Centro de Investigación y Desarrollo en Criotecnología de Alimentos (CIDCA, CONICET CCT La Plata - UNLP), 47 y 116 sn, La Plata, Buenos Aires, 1900, Argentina.
J Sci Food Agric. 2022 Jan 15;102(1):206-213. doi: 10.1002/jsfa.11347. Epub 2021 Jun 30.
Fish oil is an important source of healthy ω-3 fatty acids to be used in functional foods. However, its autoxidation susceptibility, aroma and solubility make it difficult to use.
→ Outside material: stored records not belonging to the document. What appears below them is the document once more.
`config.mk`:
```
export PLATFORM = sky130hd
export DESIGN_NAME = my_register_arbiter_flat
export DESIGN_NICKNAME = d
export VERILOG_FILES = /design/src/rtl/my_register_arbiter_pkg.sv /design/src/rtl/my_register_arbiter_if.sv /design/src/rtl/my_register_arbiter_rr_pick2.sv /design/src/rtl/my_register_arbiter.sv /design/src/flat_wrapper.sv
export SDC_FILE = /design/constraint.sdc
export NUM_CORES = 1
export LEC_CHECK = 0
export ABC_AREA = 1
export CAP_MARGIN = 20
export CORE_MARGIN = 1.5
export CORE_UTILIZATION = 40
export DETAILED_ROUTE_END_ITERATION = 6
export DONT_BUFFER_PORTS = 1
export GPL_TIMING_DRIVEN = 0
export PLACE_DENSITY = 0.52
export SLEW_MARGIN = 20
export SYNTH_ARGS = -nofsm -noshare
export SYNTH_HDL_FRONTEND = slang
export SYNTH_SLANG_ARGS = --single-unit
```
`constraint.sdc`:
```
create_clock -name clock -period 2.95 [get_ports clock]
set_input_delay 0.295 -clock clock [delete_from_list [all_inputs] [get_ports clock]]
set_output_delay 0.295 -clock clock [all_outputs]
set_load 0.03 [all_outputs]
```
`src/rtl/my_register_arbiter_pkg.sv`:
```
// Shared types and constants for the two-requester register arbiter.
// Latency: n/a (declarations only).
// Backpressure: n/a.
package my_register_pkg;

    // Default slave data width; byte enables are always derived from it
    localparam int DEF_DATA_W = 32;
    localparam int DEF_BE_W   = DEF_DATA_W / 8;

    // Byte-enable pattern driven to the slave on every read
    localparam logic [DEF_BE_W-1:0] BE_ALL = '1;

    // Arbiter sequencing: one grant cycle then one ack cycle per transaction
    typedef enum logic [1:0] {
        ST_IDLE  = 2'd0,
        ST_GRANT = 2'd1,
        ST_ACK   = 2'd2
    } state_t;

endpackage : my_register_pkg

```
`src/rtl/my_register_arbiter_if.sv`:
```
// Bundle of the requester-side handshakes and the register-slave bus.
// Latency: n/a (wires only).
// Backpressure: requesters hold req and fields stable until their ack.
interface my_register_arbiter_if
    import my_register_pkg::*;
#(
    parameter int DATA_W = DEF_DATA_W
) ();

    localparam int BE_W = DATA_W / 8;

    // Requester 0
    logic              req0;
    logic              wr0;
    logic [BE_W-1:0]   be0;
    logic [DATA_W-1:0] wdata0;
    logic              ack0;
    logic [DATA_W-1:0] rdata0;

    // Requester 1
    logic              req1;
    logic              wr1;
    logic [BE_W-1:0]   be1;
    logic [DATA_W-1:0] wdata1;
    logic              ack1;
    logic [DATA_W-1:0] rdata1;

    // Status
    logic              busy;

    // Register slave
    logic              chip_select;
    logic              write;
    logic              read;
    logic [BE_W-1:0]   byte_enable;
    logic [DATA_W-1:0] writedata;
    logic [DATA_W-1:0] readdata;

    // Arbiter view
    modport master (
        input  req0, wr0, be0, wdata0,
        input  req1, wr1, be1, wdata1,
        input  readdata,
        output ack0, rdata0, ack1, rdata1, busy,
        output chip_select, write, read, byte_enable, writedata
    );

    // Environment view: requesters plus the slave
    modport slave (
        output req0, wr0, be0, wdata0,
        output req1, wr1, be1, wdata1,
        output readdata,
        input  ack0, rdata0, ack1, rdata1, busy,
        input  chip_select, write, read, byte_enable, writedata
    );

endinterface : my_register_arbiter_if

```
`src/rtl/my_register_arbiter_rr_pick2.sv`:
```
// Two-way round-robin winner select, one-hot grant.
// Latency: combinational.
// Backpressure: none; a lone requester always wins, ptr breaks ties.
module rr_pick2 (
    input  logic [1:0] req,
    input  logic       ptr,
    output logic [1:0] grant
);

    // Tie goes to the requester named by ptr; otherwise whoever is asking
    always_comb begin
        grant    = 2'b00;
        grant[0] = req[0] & (~req[1] | ~ptr);
        grant[1] = req[1] & (~req[0] |  ptr);
    end

endmodule : rr_pick2

```
`src/rtl/my_register_arbiter.sv`:
```
// Round-robin arbiter serialising two req/ack requesters onto one register slave.
// Latency: req seen in IDLE at edge t -> slave strobes in cycle t+1 -> ack in cycle t+2.
// Backpressure: one transaction per 3 cycles; losers wait with req held, nothing latched from them.
module my_register_arbiter
    import my_register_pkg::*;
#(
    parameter int DATA_W = DEF_DATA_W
) (
    input  logic                  clock,
    input  logic                  resetn,
    my_register_arbiter_if.master bus
);

    localparam int BE_W = DATA_W / 8;

    // FSM state
    state_t            state_q, state_d;

    // Arbitration bookkeeping
    logic              ptr_q, ptr_d;     // requester favoured on a tie
    logic              sel_q, sel_d;     // current winner
    logic              wr_q, wr_d;       // winner's direction

    // Registered outputs
    logic              cs_q, cs_d;
    logic              write_q, write_d;
    logic              read_q, read_d;
    logic [BE_W-1:0]   be_q, be_d;
    logic [DATA_W-1:0] wd_q, wd_d;
    logic              ack0_q, ack0_d;
    logic              ack1_q, ack1_d;
    logic              busy_q, busy_d;
    logic [DATA_W-1:0] rdata0_q, rdata0_d;
    logic [DATA_W-1:0] rdata1_q, rdata1_d;

    logic [1:0]        req_vec;
    logic [1:0]        grant;

    assign req_vec = {bus.req1, bus.req0};

    rr_pick2 u_pick (
        .req   (req_vec),
        .ptr   (ptr_q),
        .grant (grant)
    );

    // Next state and next values of every registered output
    always_comb begin
        state_d  = state_q;
        ptr_d    = ptr_q;
        sel_d    = sel_q;
        wr_d     = wr_q;
        cs_d     = 1'b0;
        write_d  = 1'b0;
        read_d   = 1'b0;
        be_d     = '0;
        wd_d     = '0;
        ack0_d   = 1'b0;
        ack1_d   = 1'b0;
        rdata0_d = rdata0_q;
        rdata1_d = rdata1_q;

        case (state_q)
            ST_IDLE: begin
                if (|grant) begin
                    // Latch only the winner's fields and strobe the slave next cycle
                    state_d = ST_GRANT;
                    sel_d   = grant[1];
                    wr_d    = grant[1] ? bus.wr1 : bus.wr0;
                    cs_d    = 1'b1;
                    write_d = wr_d;
                    read_d  = ~wr_d;
                    if (wr_d) begin
                        be_d = grant[1] ? bus.be1 : bus.be0;
                    end else begin
                        be_d = '1;
                    end
                    wd_d    = grant[1] ? bus.wdata1 : bus.wdata0;
                end
            end

            ST_GRANT: begin
                // Slave readdata is valid now; keep it for the winner on reads
                state_d = ST_ACK;
                if (!wr_q) begin
                    if (sel_q) begin
                        rdata1_d = bus.readdata;
                    end else begin
                        rdata0_d = bus.readdata;
                    end
                end
                ack0_d = ~sel_q;
                ack1_d =  sel_q;
            end

            ST_ACK: begin
                // Hand the tie-break to the other requester
                state_d = ST_IDLE;
                ptr_d   = ~sel_q;
            end

            default: begin
                state_d = ST_IDLE;
            end
        endcase

        busy_d = (state_d != ST_IDLE);
    end

    // State register
    always_ff @(posedge clock) begin
        if (!resetn) begin
            state_q <= ST_IDLE;
        end else begin
            state_q <= state_d;
        end
    end

    // Datapath and output registers
    always_ff @(posedge clock) begin
        if (!resetn) begin
            ptr_q    <= 1'b0;
            sel_q    <= 1'b0;
            wr_q     <= 1'b0;
            cs_q     <= 1'b0;
            write_q  <= 1'b0;
            read_q   <= 1'b0;
            be_q     <= '0;
            wd_q     <= '0;
            ack0_q   <= 1'b0;
            ack1_q   <= 1'b0;
            busy_q   <= 1'b0;
            rdata0_q <= '0;
            rdata1_q <= '0;
        end else begin
            ptr_q    <= ptr_d;
            sel_q    <= sel_d;
            wr_q     <= wr_d;
            cs_q     <= cs_d;
            write_q  <= write_d;
            read_q   <= read_d;
            be_q     <= be_d;
            wd_q     <= wd_d;
            ack0_q   <= ack0_d;
            ack1_q   <= ack1_d;
            busy_q   <= busy_d;
            rdata0_q <= rdata0_d;
            rdata1_q <= rdata1_d;
        end
    end

    assign bus.chip_select = cs_q;
    assign bus.write       = write_q;
    assign bus.read        = read_q;
    assign bus.byte_enable = be_q;
    assign bus.writedata   = wd_q;
    assign bus.ack0        = ack0_q;
    assign bus.ack1        = ack1_q;
    assign bus.busy        = busy_q;
    assign bus.rdata0      = rdata0_q;
    assign bus.rdata1      = rdata1_q;

endmodule : my_register_arbiter

```
`src/flat_wrapper.sv`:
```
// flat-port wrapper written by rule: the top's interface ports become plain ports
module my_register_arbiter_flat import my_register_pkg::*;
#(
    parameter int DATA_W = DEF_DATA_W
)
  (clock, resetn, bus_req0, bus_wr0, bus_be0, bus_wdata0, bus_req1, bus_wr1, bus_be1, bus_wdata1, bus_readdata, bus_ack0, bus_rdata0, bus_ack1, bus_rdata1, bus_busy, bus_chip_select, bus_write, bus_read, bus_byte_enable, bus_writedata);
  my_register_arbiter_if #(.DATA_W(DATA_W)) bus_i ();
  input  logic clock;
  input  logic resetn;
  input wire logic [$bits(bus_i.req0)-1:0] bus_req0;
  input wire logic [$bits(bus_i.wr0)-1:0] bus_wr0;
  input wire logic [$bits(bus_i.be0)-1:0] bus_be0;
  input wire logic [$bits(bus_i.wdata0)-1:0] bus_wdata0;
  input wire logic [$bits(bus_i.req1)-1:0] bus_req1;
  input wire logic [$bits(bus_i.wr1)-1:0] bus_wr1;
  input wire logic [$bits(bus_i.be1)-1:0] bus_be1;
  input wire logic [$bits(bus_i.wdata1)-1:0] bus_wdata1;
  input wire logic [$bits(bus_i.readdata)-1:0] bus_readdata;
  output wire logic [$bits(bus_i.ack0)-1:0] bus_ack0;
  output wire logic [$bits(bus_i.rdata0)-1:0] bus_rdata0;
  output wire logic [$bits(bus_i.ack1)-1:0] bus_ack1;
  output wire logic [$bits(bus_i.rdata1)-1:0] bus_rdata1;
  output wire logic [$bits(bus_i.busy)-1:0] bus_busy;
  output wire logic [$bits(bus_i.chip_select)-1:0] bus_chip_select;
  output wire logic [$bits(bus_i.write)-1:0] bus_write;
  output wire logic [$bits(bus_i.read)-1:0] bus_read;
  output wire logic [$bits(bus_i.byte_enable)-1:0] bus_byte_enable;
  output wire logic [$bits(bus_i.writedata)-1:0] bus_writedata;
  assign bus_i.req0 = bus_req0;
  assign bus_i.wr0 = bus_wr0;
  assign bus_i.be0 = bus_be0;
  assign bus_i.wdata0 = bus_wdata0;
  assign bus_i.req1 = bus_req1;
  assign bus_i.wr1 = bus_wr1;
  assign bus_i.be1 = bus_be1;
  assign bus_i.wdata1 = bus_wdata1;
  assign bus_i.readdata = bus_readdata;
  assign bus_ack0 = bus_i.ack0;
  assign bus_rdata0 = bus_i.rdata0;
  assign bus_ack1 = bus_i.ack1;
  assign bus_rdata1 = bus_i.rdata1;
  assign bus_busy = bus_i.busy;
  assign bus_chip_select = bus_i.chip_select;
  assign bus_write = bus_i.write;
  assign bus_read = bus_i.read;
  assign bus_byte_enable = bus_i.byte_enable;
  assign bus_writedata = bus_i.writedata;
  my_register_arbiter #(.DATA_W(DATA_W)) u_core (.clock(clock), .resetn(resetn), .bus(bus_i));
endmodule
```
==> impl_metrics.toml, run 1 <==
[outcome]
status = "complete, no violations"

[timing]
rsz0062_at_grt = "false"
final.min_clock_period_ps = 1406
hold_viol_final = 0
skew_ps = 8.963
slew_headroom_pct = 67.09
finalCritPeriodShare_pct = 47.65
timing.final.ws_setup_ps = 1544
final.setup.tns_ps = 0
finalSetupViolCount = 0
timing.fmax_mhz = 711.4
worst_slew_pin_slew_ps = 493.6
slew_violations = 0

[critical_path]
reg2reg_from = "u_core.sel_q"
crit_family = "simple AND/OR/NAND/NOR gates"
reg2reg_depth = 6
slowest_delay_ps = 310
cp-start-kind = "register"
arrival_ps = 1640
path_cells = "buf_2 -> nor2_2 -> nand2_1 -> buf_2 -> nand2_1 -> a21oi_1"
path_class = "reg -> reg"
r2r_setup_slack_ps = 1540
worstPathRequired_ps = 3190
cp_slowest_cell = "dfxtp_1"
worst_r2r_endpoint = "u_core.bus.rdata0[12]"
worstPathMaxFanout = 10
endpoint_kind = "register"
path_buf_inv = 2

[floorplanning]
core_mm2 = 0.01032
die_h_um = 106.3
die_w_um = 106.3
row_count = 37
die-area_mm2 = 0.01130
pin_count = 216
initial_utilization_pct = 41.35

[clocking]
cts_resized = 0
cts_buffers = 9
clockBufferDepth = 2
postCtsHoldBufs = 0
cts_tree = "done"
cts_setup_buffers = 0
clock_sinks = 111
clk_latency_ps = 370
root_buffer = "clkbuf_8"
htree_num_levels = 3
clkTransAtPathRegs_ps = 100

[synthesis]
syn_nets = 683
ys_types = 18
synthArstFlopShare_pct = 0
seq_area_frac_synth_pct = 52.05
synth-edff-count = 0
synth_largest_area_cell = "dfxtp_1"
ys_warn_count = 0
ys_ff_latch = 111
synth_ff_type = "dfxtp_1"
synth_area_per_cell_um2 = 7.450
netlist_area_mm2 = 0.004269
synth.area.top_cells = "dfxtp_1, nor2_1, nand2_1"
synth_top_area_share_pct = 52.05
syn_inst = 573
synth_common_cells = "nor2_1, dfxtp_1, nand2_1"
yosysMostFrequentCell = "nor2_1"

[placement]
portBuffers = 0
dp_hpwl_um = 8454
pre_cts_ws_ps = 1553
gp_congestion = 0.7725

[detailed_routing]
routed_wirelength_um = 11280
viasPerCell = 5.030
drt_iter0_drc = 190
drc = 0
ant_nets = 0
via_count = 3647
post_drt_wl_per_cell_um = 15.56
dr.pass1.iters = 6

[grt]
grt_pass1_wl_um = 17340
gr-total-overflow = 0
grt_max_degree = 18
grtUsageTotal_pct = 19.72
antenna_found_initial = 0
grt_pass1_vias = 3444

[flow_run]
max_cap_violations = 0

[worst_hold_path]
min_from = "bus_wdata0[19]"
hold_class = "in -> reg"
holdPathStages = 2
min_to = "u_core.bus.writedata[19]"

[cells_and_area]
nets = 694
n_fill_cell = 1080
area_growth_pct = 8.617
diodes = 0
drive_gt1_share_pct = 8.659
fin_util_pct = 44.92

[pwr]
power_density_mw_per_mm2 = 672.8
leakage_nw = 2.008
finalPower_mw = 3.120
peakVddDrop_v = 0.0002917
-- cell families after synthesis --
kind of cell	share of synthesized area, %
AOI/OAI and AO/OA	7.855
DFF	52.05
and+or+nand+nor	29.92
buffers and inverters	10.17
-- layout make-up --
class | instances | area (µm²) | area share (%)
clock buffers | 11 | 141.4 | 3.049
plain buffers | 42 | 235.2 | 5.073
well taps | 136 | 170.2 | 3.670
multi-input cells | 367 | 1613 | 34.78
flip-flops and latches | 111 | 2222 | 47.92
inverters | 53 | 198.9 | 4.290
clock inverters | 5 | 56.30 | 1.214
-- sequential cells by signal (all words and copies together), names as in the netlist, 2 cells and up --
| signal | count |
|---|---|
| u_core.bus.byte_enable | 4 |
| u_core.state_q | 2 |
| u_core.bus.writedata | 32 |
| u_core.bus.rdata0 | 32 |
| u_core.bus.rdata1 | 32 |
-- per-layer routing --
layer / GRT usage [%] / part of all wire, % / vias to the layer above
li1: - / - / 1832
met5: 0 / 0 / -
met2: 32.95 / 48 / 162
met3: 6.499 / 9.3 / 14
met1: 24.12 / 42 / 1639
met4: 5.792 / 1.3 / 0
-- placed cells by master, fill, tap and decap left out, drive strengths merged --
cell	n
a21oi	33
buf	32
bufinv	1
clkbuf	21
clkinv	2
clkinvlp	1
dfxtp	111
inv	54
nand2	84
nand3	45
nand4	32
nor2	139
o21ai	34
-- metrics by stage --
step	cells	area [µm²]	hold WS, ps
after detailed placement	709	4439	439.6
after global placement	709	4439	432.2
after CTS	725	4637	39.83
after floorplan	573	4269	429.9
after global routing	725	4637	42.03
final	725	4637	56.05
-- power by group --
part           switching, mW  internal (mW)
Combinational          0.241          0.118
Clock                  0.515          0.417
Sequential             0.235           1.59
-- how the worst max path moves through the flow --
stage            startpoint                        to  cells past startpoint
2_1_floorplan  u_core.ptr_q  u_core.bus.writedata[21]                      7
3_3_place_gp   u_core.sel_q     u_core.bus.rdata0[24]                      6
3_5_place_dp   u_core.sel_q     u_core.bus.rdata0[24]                      6
4_1_cts        u_core.sel_q     u_core.bus.rdata0[23]                      6
5_1_grt        u_core.sel_q      u_core.bus.rdata0[0]                      6
6_report       u_core.sel_q     u_core.bus.rdata0[12]                      6
No activity file was read; power rests on OpenSTA's default activity.
==> inputs of run 2 (changes only) <==
clock period = 1.4 ns   (was 2.95 ns; I/O delays follow)
==> impl_metrics.toml, run 2 (same netlist as run 1, synthesis figures left out) <==
[outcome]
status = "complete, no violations"

[critical_path]
endpoint_kind = "register"
arrival_ps = 1590
worstPathMaxFanout = 10
worstPathRequired_ps = 1660
path_class = "reg -> reg"
cp-start-kind = "register"

[placement]
place_area_mm2 = 0.004439
gp_congestion = 0.7725
portBuffers = 0
dp_hpwl_um = 8454
pre_cts_ws_ps = 3.215

[cells_and_area]
nets = 793
multiInputGateArea_mm2 = 0.001628
drive_gt1_share_pct = 7.994
final_cell_mix = "nor2_1, dfxtp_1, dlygate4sd3_1"
final_common_cell = "nor2_1"
n_fill_cell = 992
area_growth_pct = 33.03
diodes = 0
stdcell_area_mm2 = 0.005679
regArea_mm2 = 0.002222
fin_util_pct = 55.01

[timing]
finalSetupViolCount = 0
worst_slew_pin_slew_ps = 478.0
rsz0062_at_grt = "true"
holdWs_ps = 15.27
hold_viol_final = 0
finalCritPeriodShare_pct = 95.06
final.min_clock_period_ps = 1331
skew_ps = 10.59
timing.fmax_mhz = 751.4
timing.final.ws_setup_ps = 69.20
slew_violations = 0
slew_headroom_pct = 68.13

[clocking]
clockBufferDepth = 2
clock_sinks = 111
root_buffer = "clkbuf_8"
cts_tree = "done"
htree_num_levels = 3
cts_buffers = 9
clkTransAtPathRegs_ps = 110
cts_setup_buffers = 0
clk_latency_ps = 370

[detailed_routing]
post_drt_wl_per_cell_um = 15.63
ant_nets = 0
routed_wirelength_um = 12880
via_count = 4089
dr.pass1.iters = 7
drt_iter0_drc = 233
viasPerCell = 4.962
drc = 0

[pwr]
peakVddDrop_v = 0.0005658
leakage_nw = 2.431
finalPower_mw = 6.857
power_density_mw_per_mm2 = 1207

[grt]
grt_max_degree = 18
grt_pass1_vias = 4093
antenna_found_initial = 0
grt_pass1_wl_um = 19980
grtUsageTotal_pct = 22.50
gr-total-overflow = 0

[floorplanning]
pin_count = 216
die_h_um = 106.3
initial_utilization_pct = 41.35
row_count = 37
die_w_um = 106.3
die-area_mm2 = 0.01130
core_mm2 = 0.01032

[flow_run]
max_cap_violations = 0

[worst_hold_path]
hold_class = "in -> reg"
## run 2: where the power goes
part | internal (mW) | total [mW] | switching, mW
combinational | 0.451 | 1.03 | 0.582
clock | 0.880 | 1.97 | 1.09
sequential | 3.36 | 3.86 | 0.499
## run 2: routing by layer
layer | vias up | global-route usage (%) | part of all wire (%)
li1 | 2033 | - | -
met1 | 1836 | 27.13 | 41
met2 | 196 | 38.11 | 49
met3 | 24 | 5.825 | 7.8
met4 | 0 | 8.977 | 2.2
met5 | - | 0 | 0
## run 2: final cells by class
type / instances / area share [%]
clock buffer: 11 / 2.490
tap: 136 / 2.996
sequential: 111 / 39.13
buffer: 42 / 4.781
multi-input combinational: 367 / 28.66
timing repair buffer: 99 / 17.45
inverter: 53 / 3.503
clock inverter: 5 / 0.9914
## run 2: what timing repair did
action | CTS | global route
hold buffers | 99 | 0
pin swaps | 0 | 2
resized for setup | 1 | 31
hold endpoints to repair | 83 | 0
endpoints found under the setup margin | 22 | 97
## run 2: final timing paths
path | startpoint | endpoint | slack [ps] | depth (start not counted)
setup / recovery | u_core.ptr_q | u_core.bus.writedata[21] | 70 | 7
hold / removal | bus_readdata[16] | u_core.bus.rdata1[16] | 20 | 4
setup reg to reg | u_core.ptr_q | u_core.bus.writedata[21] | 70 | 7
hold reg to reg | u_core.ptr_q | u_core.ptr_q | 490 | 2
## run 2: critical path, cell delays in order (launching register included)
cell and delay [ps]:
dfxtp_1 350, inv_1 50, nand2_2 110, nand2_1 90, buf_4 180, clkbuf_2 180, o21ai_0 210, nor2_1 60
## run 2: per-stage QoR
step                      setup TNS (ps)  instances
final                                  0        824
after global routing              -37.62        824
after detailed placement               0        709
after global placement                 0        709
after CTS                              0        824
after floorplan                        0        573
==> inputs of run 3 (changes only) <==
SKIP_CTS_REPAIR_TIMING = 1   (was unset)
==> impl_metrics.toml, run 3 (same netlist as run 1, synthesis figures left out) <==
[outcome]
status = "complete, but fails checks"
violations = "hold timing"

[clocking]
clock_sinks = 111
clkTransAtPathRegs_ps = 100
htree_num_levels = 3
clockBufferDepth = 2
root_buffer = "clkbuf_8"
clk_latency_ps = 370
cts_tree = "done"
cts_buffers = 9

[grt]
grtUsageTotal_pct = 19.72
gr-total-overflow = 0
grt_max_degree = 18
grt_pass1_wl_um = 17340
antenna_found_initial = 0
grt_pass1_vias = 3444

[detailed_routing]
post_drt_wl_per_cell_um = 15.65
routed_wirelength_um = 12880
drc = 0
ant_nets = 0
dr.pass1.iters = 6
via_count = 4050
viasPerCell = 4.921
drt_iter0_drc = 275

[pwr]
power_density_mw_per_mm2 = 1207
leakage_nw = 2.428
pwr-share-seq_pct = 56.4
finalPower_mw = 6.835
switchingPower_mw = 2.151
p_clk_share_pct = 28.7
combPwrFrac_pct = 14.9
swShare_pct = 31.47
peakVddDrop_v = 0.0005634
internal_power_mw = 4.684

[cells_and_area]
n_fill_cell = 977
drive_gt1_share_pct = 8.006
final_common_cell = "nor2_1"
nets = 792
diodes = 0
fin_util_pct = 54.87
area_growth_pct = 32.68
final_cell_mix = "nor2_1, dfxtp_1, dlygate4sd3_1"
stdcell_area_mm2 = 0.005664

[floorplanning]
die_w_um = 106.3
initial_utilization_pct = 41.35
die_h_um = 106.3
pin_count = 216
die-area_mm2 = 0.01130
row_count = 37
core_mm2 = 0.01032

[timing]
rsz0062_at_grt = "true"
finalSetupViolCount = 0
timing.fmax_mhz = 734.4
final.min_clock_period_ps = 1362
slew_headroom_pct = 68.07
worst_slew_pin_slew_ps = 478.9
finalCritPeriodShare_pct = 97.26
holdWs_ps = -0.7173
skew_ps = 10.32
timing.final.ws_setup_ps = 38.39
final.setup.tns_ps = 0
hold_viol_final = 1
slew_violations = 0

[critical_path]
r2r_setup_slack_ps = 40
arrival_ps = 1630
worstPathMaxFanout = 10
path_class = "reg -> reg"
endpoint_kind = "register"
reg2reg_depth = 7
cp-start-kind = "register"
worstPathRequired_ps = 1670

[placement]
gp_congestion = 0.7725
dp_hpwl_um = 8454
portBuffers = 0
pre_cts_ws_ps = 3.215
place_area_mm2 = 0.004439

[worst_hold_path]
holdPathStages = 4
hold_class = "in -> reg"

[flow_run]
max_cap_violations = 0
Its encapsulation could reduce these disadvantages. This manuscript focuses on the drying stage of the encapsulation process. Its objective was to study the encapsulation of fish oil with soy proteins by emulsification and lyophilization and compare microparticles characteristics with those processed identically but spray dried.
Microparticles with different protein/oil ratios were prepared by emulsification and lyophilization. Soy proteins encapsulated fish oil in matrix-type microcapsules masking its typical odor and oily appearance. Microparticles dried by lyophilization showed a better solid recovery but lower encapsulation efficiency than those spray dried. Increasing protein/oil mass ratio of initial formulations seemed to favor initial lipid oxidation, but these differences were not appreciated when analyzing the oxidative stability over time (measured by Rancimat test). Porous structure and large surface area of lyophilized samples would favor oxygen easy penetration and exposition to free radicals, increasing lipid oxidation over time, while spray dried microparticles showed a good oxidative stability over time, like that of free oil.
Drying processes were determinants in the morphology of microcapsules, the efficiency of encapsulation and protection exerted on the oil. Although emulsifying and drying processes caused certain initial oil oxidation, soy proteins managed to mask fish oil flavors and spray dried systems showed a good perspective of oxidative stability of fish oil over time, better than that of lyophilized microparticles. © 2021 Society of Chemical Industry.
鱼油是一种重要的健康 ω-3 脂肪酸来源,可用于功能性食品。然而,它易自动氧化、有气味且溶解度低,这使其使用变得困难。对其进行包埋可以减少这些缺点。本文主要关注包埋过程的干燥阶段。其目的是研究通过乳化和冷冻干燥法用大豆蛋白包埋鱼油,并将微球的特性与以相同方式加工但喷雾干燥的微球进行比较。
通过乳化和冷冻干燥制备了不同蛋白质/油比的微球。大豆蛋白将鱼油包埋在基质型微胶囊中,掩盖了其典型的气味和油性外观。与喷雾干燥相比,冷冻干燥微球的固体回收率更好,但包埋效率更低。增加初始配方中的蛋白质/油质量比似乎有利于初始脂质氧化,但在分析随时间变化的氧化稳定性(通过 Rancimat 测试测量)时,这些差异并不明显。冷冻干燥样品的多孔结构和大表面积有利于氧气的容易渗透和自由基暴露,从而随着时间的推移增加脂质氧化,而喷雾干燥微球在随时间的氧化稳定性方面表现良好,与游离油相似。
干燥过程是微胶囊形态、包埋效率和对油的保护作用的决定因素。尽管乳化和干燥过程导致了一定程度的初始油氧化,但大豆蛋白成功地掩盖了鱼油的味道,喷雾干燥系统显示出鱼油随时间具有良好的氧化稳定性,优于冷冻干燥微球。 © 2021 英国化学学会。